**Source material**
`config.mk`:
```
export PLATFORM = sky130hd
export DESIGN_NAME = bdb_bridge
export DESIGN_NICKNAME = d
export VERILOG_FILES = /design/src/hdl/bdb_pkg.sv /design/src/hdl/bdb_bridge.sv /design/src/hdl/bdb_cam_slot.sv
export VERILOG_INCLUDE_DIRS = /design/src /design/src/hdl
export SDC_FILE = /design/constraint.sdc
export NUM_CORES = 2
export LEC_CHECK = 0
export BUFFER_PORTS_ARGS = -buffer_cell sky130_fd_sc_hd__buf_2
export CAP_MARGIN = 20
export CORE_UTILIZATION = 40
export DETAILED_ROUTE_END_ITERATION = 8
export PLACE_DENSITY = 0.65
export SLEW_MARGIN = 20
export SYNTH_ARGS = -nofsm -noshare
export SYNTH_HDL_FRONTEND = slang
export SYNTH_SLANG_ARGS = --single-unit
```
`constraint.sdc`:
```
create_clock -name sys_clk_i -period 6.7 [get_ports sys_clk_i]
set_input_delay 0.67 -clock sys_clk_i [delete_from_list [all_inputs] [get_ports sys_clk_i]]
set_output_delay 0.67 -clock sys_clk_i [all_outputs]
set_load 0.05 [all_outputs]
```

**About this task**
From the data above, copy each line that holds "constraint".

**Result of the exercise**
export SDC_FILE = /design/constraint.sdc
`constraint.sdc`:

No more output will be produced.